`config.mk`:
```
export PLATFORM = sky130hd
export DESIGN_NAME = ba201v32i_ifu_flat
export DESIGN_NICKNAME = d
export VERILOG_FILES = /design/src/rtl/ba201v32i_ifu_pkg.sv /design/src/rtl/ba201v32i_ifu_if.sv /design/src/rtl/ba201v32i_ifu_fifo.sv /design/src/rtl/ba201v32i_ifu.sv /design/src/flat_wrapper.sv
export SDC_FILE = /design/constraint.sdc
export NUM_CORES = 1
export LEC_CHECK = 0
export CORE_MARGIN = 1
export CORE_UTILIZATION = 44
export CTS_CLUSTER_DIAMETER = 150
export CTS_CLUSTER_SIZE = 40
export DETAILED_ROUTE_END_ITERATION = 8
export PLACE_DENSITY = 0.66
export SYNTH_ARGS = -nofsm -noshare
export SYNTH_HDL_FRONTEND = slang
export SYNTH_SLANG_ARGS = --single-unit
export TNS_END_PERCENT = 100
```
`constraint.sdc`:
```
create_clock -name clk -period 5.1 [get_ports clk]
set_input_delay 1.275 -clock clk [delete_from_list [all_inputs] [get_ports clk]]
set_output_delay 1.275 -clock clk [all_outputs]
set_load 0.02 [all_outputs]
```
`src/rtl/ba201v32i_ifu_pkg.sv`:
```
// ba201v32i_ifu_pkg: shared constants and {pc, instr} entry layout for the IFU.
// Optional build macro IFU_SYNC_ITIM_EN selects a registered instruction memory.
package ba201v32i_ifu_pkg;

  localparam int unsigned INSTR_WORD_BYTES = 4;
  localparam logic [31:0] DEF_RESET_VECTOR = 32'h0000_0000;
  localparam logic [31:0] NOP_INSTR        = 32'h0000_0013;
  localparam int unsigned ENTRY_W          = 64;

  typedef struct packed {
    logic [31:0] pc;
    logic [31:0] instr;
  } ifu_entry_t;

  function automatic logic [31:0] align_pc(input logic [31:0] pc);
    return pc & ~32'h3;
  endfunction

endpackage

```
`src/rtl/ba201v32i_ifu_if.sv`:
```
// ba201v32i_ifu_if: instruction-memory, redirect and decode signals of the IFU.
// master = IFU side, slave = memory/core/decode side.
interface ba201v32i_ifu_if;

  logic        ifu_o_itim_valid;
  logic [31:0] ifu_o_itim_addr;
  logic [31:0] ifu_i_itim_rdata;
  logic        ifu_i_redirect;
  logic [31:0] ifu_i_redirect_pc;
  logic        ifu_o_valid;
  logic [31:0] ifu_o_pc;
  logic [31:0] ifu_o_instr;
  logic        ifu_i_ready;

  modport master (
    output ifu_o_itim_valid,
    output ifu_o_itim_addr,
    input  ifu_i_itim_rdata,
    input  ifu_i_redirect,
    input  ifu_i_redirect_pc,
    output ifu_o_valid,
    output ifu_o_pc,
    output ifu_o_instr,
    input  ifu_i_ready
  );

  modport slave (
    input  ifu_o_itim_valid,
    input  ifu_o_itim_addr,
    output ifu_i_itim_rdata,
    output ifu_i_redirect,
    output ifu_i_redirect_pc,
    input  ifu_o_valid,
    input  ifu_o_pc,
    input  ifu_o_instr,
    output ifu_i_ready
  );

endinterface

```
`src/rtl/ba201v32i_ifu_fifo.sv`:
```
// ba201v32i_ifu_fifo: synchronous {pc, instr} FIFO with push, pop and flush.
// Flush wins over push and pop; caller never pushes when full.
module ba201v32i_ifu_fifo
  import ba201v32i_ifu_pkg::*;
#(
  parameter  int unsigned DEPTH = 4,
  localparam int unsigned AW    = $clog2(DEPTH),
  localparam int unsigned CW    = AW + 1
) (
  input  logic          clk,
  input  logic          rst_n,
  input  logic          i_push,
  input  ifu_entry_t    i_data,
  input  logic          i_pop,
  input  logic          i_flush,
  output logic [CW-1:0] o_count,
  output ifu_entry_t    o_head
);

  logic [ENTRY_W-1:0] r_mem [DEPTH];
  logic [AW-1:0]      r_wp;
  logic [AW-1:0]      r_rp;
  logic [CW-1:0]      r_count;

  always_ff @(posedge clk) begin
    if (!rst_n || i_flush) begin
      r_wp    <= '0;
      r_rp    <= '0;
      r_count <= '0;
    end else begin
      if (i_push) r_wp <= r_wp + AW'(1);
      if (i_pop)  r_rp <= r_rp + AW'(1);
      unique case ({i_push, i_pop})
        2'b10:   r_count <= r_count + CW'(1);
        2'b01:   r_count <= r_count - CW'(1);
        default: r_count <= r_count;
      endcase
    end
  end

  always_ff @(posedge clk) begin
    if (i_push) r_mem[r_wp] <= i_data;
  end

  assign o_count = r_count;
  assign o_head  = ifu_entry_t'(r_mem[r_rp]);

endmodule

```
`src/rtl/ba201v32i_ifu.sv`:
```
// ba201v32i_ifu: issues word fetches and queues {pc, instr} pairs for decode.
// Define IFU_SYNC_ITIM_EN when instruction memory returns data one cycle late.
module ba201v32i_ifu
  import ba201v32i_ifu_pkg::*;
#(
  parameter logic [31:0] RESET_VECTOR = DEF_RESET_VECTOR,
  parameter int unsigned FIFO_DEPTH   = 4
) (
  input logic             clk,
  input logic             rst_n,
  ba201v32i_ifu_if.master bus
);

  localparam int unsigned CW = $clog2(FIFO_DEPTH) + 1;
  localparam logic [CW-1:0] DEPTH_C = CW'(FIFO_DEPTH);

  logic [31:0]   r_fetch_pc;
  logic [CW-1:0] w_count;
  logic [CW-1:0] w_occ;
  logic          w_inflight;
  logic          w_req;
  logic          w_valid;
  logic          w_push;
  logic          w_pop;
  ifu_entry_t    w_push_data;
  ifu_entry_t    w_head;

  // Occupancy uses registered state only, so ready never reaches itim_valid.
  assign w_occ   = w_count + CW'(w_inflight);
  assign w_req   = rst_n & ~bus.ifu_i_redirect & (w_occ < DEPTH_C);
  assign w_valid = rst_n & (w_count != '0);
  assign w_pop   = w_valid & bus.ifu_i_ready;

`ifdef IFU_SYNC_ITIM_EN
  logic        r_inflight;
  logic [31:0] r_inflight_pc;
  logic        w_drop;

  // A redirect while the word is returning discards it.
  assign w_drop      = bus.ifu_i_redirect;
  assign w_inflight  = r_inflight;
  assign w_push      = r_inflight & ~w_drop;
  assign w_push_data = '{pc: r_inflight_pc,
                         instr: bus.ifu_i_itim_rdata};

  always_ff @(posedge clk) begin
    if (!rst_n) begin
      r_inflight    <= 1'b0;
      r_inflight_pc <= RESET_VECTOR;
    end else begin
      r_inflight <= w_req;
      if (w_req) r_inflight_pc <= r_fetch_pc;
    end
  end
`else
  assign w_inflight  = 1'b0;
  assign w_push      = w_req;
  assign w_push_data = '{pc: r_fetch_pc,
                         instr: bus.ifu_i_itim_rdata};
`endif

  always_ff @(posedge clk) begin
    if (!rst_n) begin
      r_fetch_pc <= RESET_VECTOR;
    end else if (bus.ifu_i_redirect) begin
      r_fetch_pc <= align_pc(bus.ifu_i_redirect_pc);
    end else if (w_req) begin
      r_fetch_pc <= r_fetch_pc + 32'(INSTR_WORD_BYTES);
    end
  end

  ba201v32i_ifu_fifo #(
    .DEPTH (FIFO_DEPTH)
  ) u_fifo (
    .clk     (clk),
    .rst_n   (rst_n),
    .i_push  (w_push),
    .i_data  (w_push_data),
    .i_pop   (w_pop),
    .i_flush (bus.ifu_i_redirect),
    .o_count (w_count),
    .o_head  (w_head)
  );

  assign bus.ifu_o_itim_valid = w_req;
  assign bus.ifu_o_itim_addr  = r_fetch_pc;
  assign bus.ifu_o_valid      = w_valid;
  assign bus.ifu_o_pc         = w_valid ? w_head.pc : '0;
  assign bus.ifu_o_instr      = w_valid ? w_head.instr : '0;

endmodule

```
`src/flat_wrapper.sv`:
```
// flat-port wrapper written by rule: the top's interface ports become plain ports
module ba201v32i_ifu_flat import ba201v32i_ifu_pkg::*;
#(
  parameter logic [31:0] RESET_VECTOR = DEF_RESET_VECTOR,
  parameter int unsigned FIFO_DEPTH   = 4
)
  (clk, rst_n, bus_ifu_o_itim_valid, bus_ifu_o_itim_addr, bus_ifu_i_itim_rdata, bus_ifu_i_redirect, bus_ifu_i_redirect_pc, bus_ifu_o_valid, bus_ifu_o_pc, bus_ifu_o_instr, bus_ifu_i_ready);
  ba201v32i_ifu_if bus_i ();
  input logic clk;
  input logic rst_n;
  output wire logic [$bits(bus_i.ifu_o_itim_valid)-1:0] bus_ifu_o_itim_valid;
  output wire logic [$bits(bus_i.ifu_o_itim_addr)-1:0] bus_ifu_o_itim_addr;
  input wire logic [$bits(bus_i.ifu_i_itim_rdata)-1:0] bus_ifu_i_itim_rdata;
  input wire logic [$bits(bus_i.ifu_i_redirect)-1:0] bus_ifu_i_redirect;
  input wire logic [$bits(bus_i.ifu_i_redirect_pc)-1:0] bus_ifu_i_redirect_pc;
  output wire logic [$bits(bus_i.ifu_o_valid)-1:0] bus_ifu_o_valid;
  output wire logic [$bits(bus_i.ifu_o_pc)-1:0] bus_ifu_o_pc;
  output wire logic [$bits(bus_i.ifu_o_instr)-1:0] bus_ifu_o_instr;
  input wire logic [$bits(bus_i.ifu_i_ready)-1:0] bus_ifu_i_ready;
  assign bus_ifu_o_itim_valid = bus_i.ifu_o_itim_valid;
  assign bus_ifu_o_itim_addr = bus_i.ifu_o_itim_addr;
  assign bus_i.ifu_i_itim_rdata = bus_ifu_i_itim_rdata;
  assign bus_i.ifu_i_redirect = bus_ifu_i_redirect;
  assign bus_i.ifu_i_redirect_pc = bus_ifu_i_redirect_pc;
  assign bus_ifu_o_valid = bus_i.ifu_o_valid;
  assign bus_ifu_o_pc = bus_i.ifu_o_pc;
  assign bus_ifu_o_instr = bus_i.ifu_o_instr;
  assign bus_i.ifu_i_ready = bus_ifu_i_ready;
  ba201v32i_ifu #(.RESET_VECTOR(RESET_VECTOR), .FIFO_DEPTH(FIFO_DEPTH)) u_core (.clk(clk), .rst_n(rst_n), .bus(bus_i));
endmodule
```
==> impl_metrics.json <==
{
  "start_util_pct": 45.3,
  "cts-htree-levels": 1,
  "viasPerCell": 5.67,
  "rsz0062_at_grt": "no",
  "fmax_mhz": 218,
  "crit_chain": "clkdlybuf4s50_1 > o31a_2 > buf_12 > and2_1 > clkdlybuf4s50_1",
  "ir_drop_mv": 0.207,
  "drv_cap": 0,
  "ctsHoldBuffers": 0,
  "slowest_delay_ns": 0.62,
  "power_leakage_nw": 4.30,
  "worst_pin_slew_ns": 1.29,
  "synth_area_sq_mm": 0.0115,
  "most-common-layout-cells": "248 x edfxtp_1, 153 x clkdlybuf4s50_1, 64 x and2_1",
  "grt_usage_pct": 18.1,
  "finalHoldViolations": 0,
  "ys_ff_latch": 287,
  "fin_crit_sh_pct": 89.8,
  "cts_setup_buffers": 0,
  "status": "complete, no violations",
  "fill_cells": 2024,
  "die_h_um": 164,
  "cts_root_buf": "clkbuf_16",
  "io-pin-count": 166,
  "yosys_warnings": 0,
  "final_common_cell": "edfxtp_1",
  "diodes": 0,
  "drcViolationCount": 0,
  "dieWidth_um": 164,
  "wl_per_cell_um": 20.9,
  "multi_input_area_sq_mm": 0.00310,
  "critPathKind": "primary input to output port",
  "critical_path_required_ns": 3.83,
  "dr.pass1.iters": 5,
  "slew_violations": 0,
  "first_global_vias": 6619,
  "gp_congestion": 0.827,
  "core_sq_mm": 0.0255,
  "critPathMaxFanout": 19,
  "setup_viol": 0,
  "cts_tree": "done",
  "cts_sinks": 287,
  "worstPathBufferInverterCount": 3,
  "cts_made_buffers": 11,
  "ys.flop_type": "edfxtp_1",
  "skew_ns": 0.0591,
  "path_delay_family": "buffers and inverters",
  "start_kind": "primary input",
  "end_kind": "output port",
  "rows": 58,
  "seqCellArea_sq_mm": 0.00824,
  "grt_max_degree": 63,
  "ant_nets": 0,
  "dpl.hpwl_um": 14600,
  "finalCriticalPeriod_ns": 4.58,
  "clk_pin_slew_worst_paths_ns": 0.08,
  "portBuffers": 159,
  "synth.distinct_cells": 46,
  "drt_iter0_markers": 450,
  "antenna_found_initial": 0,
  "clock_path_buffers": 3,
  "num_vias": 6455,
  "crit_path_top_delay_cell": "clkdlybuf4s50_1",
  "synth_seq_area_share_pct": 71.2,
  "synth_cells": 665,
  "arrival_ns": 3.30,
  "powerDensity_mw_per_mm2": 291,
  "overflow": 0,
  "synth-edff-count": 248,
  "post_cts_resized": 0,
  "synth-async-reset-ratio_pct": 0,
  "tns_ns": 0,
  "wl_um": 23900,
  "finalNonFillerCells": 1139,
  "dieArea_sq_mm": 0.0269,
  "placedCellCount": 1124,
  "grt_pass1_wl_um": 36800,
  "crit_top_cell": "clkdlybuf4s50_1",
  "synthToLayoutAreaGrowth_pct": 19.9,
  "insertion_delay_ns": 0.50,
  "drive_gt1_share_pct": 12.4,
  "fin_nets": 882,
  "max_slew_margin_pct": 13.8,
  "p_total_mw": 4.03,
  "synth.avg_cell_area_sq_um": 17.4,
  "worstHoldPathType": "register to register"
}
-- worst register-to-register path, stage by stage, from the launching register on --
cell and delay [ns]:
dfxtp_1 0.75, o31a_2 0.55, buf_12 0.22, and2_1 0.18
ha_1 0.20, inv_1 0.07, fa_1 0.39, xor2_1 0.17
or3_1 0.32, a21oi_1 0.17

# # # #

## [EXERCISE GOAL]
Check the records above line by line and tally those holding the string "decode". Answer with the number only.

## [COMPLETED EXERCISE]
3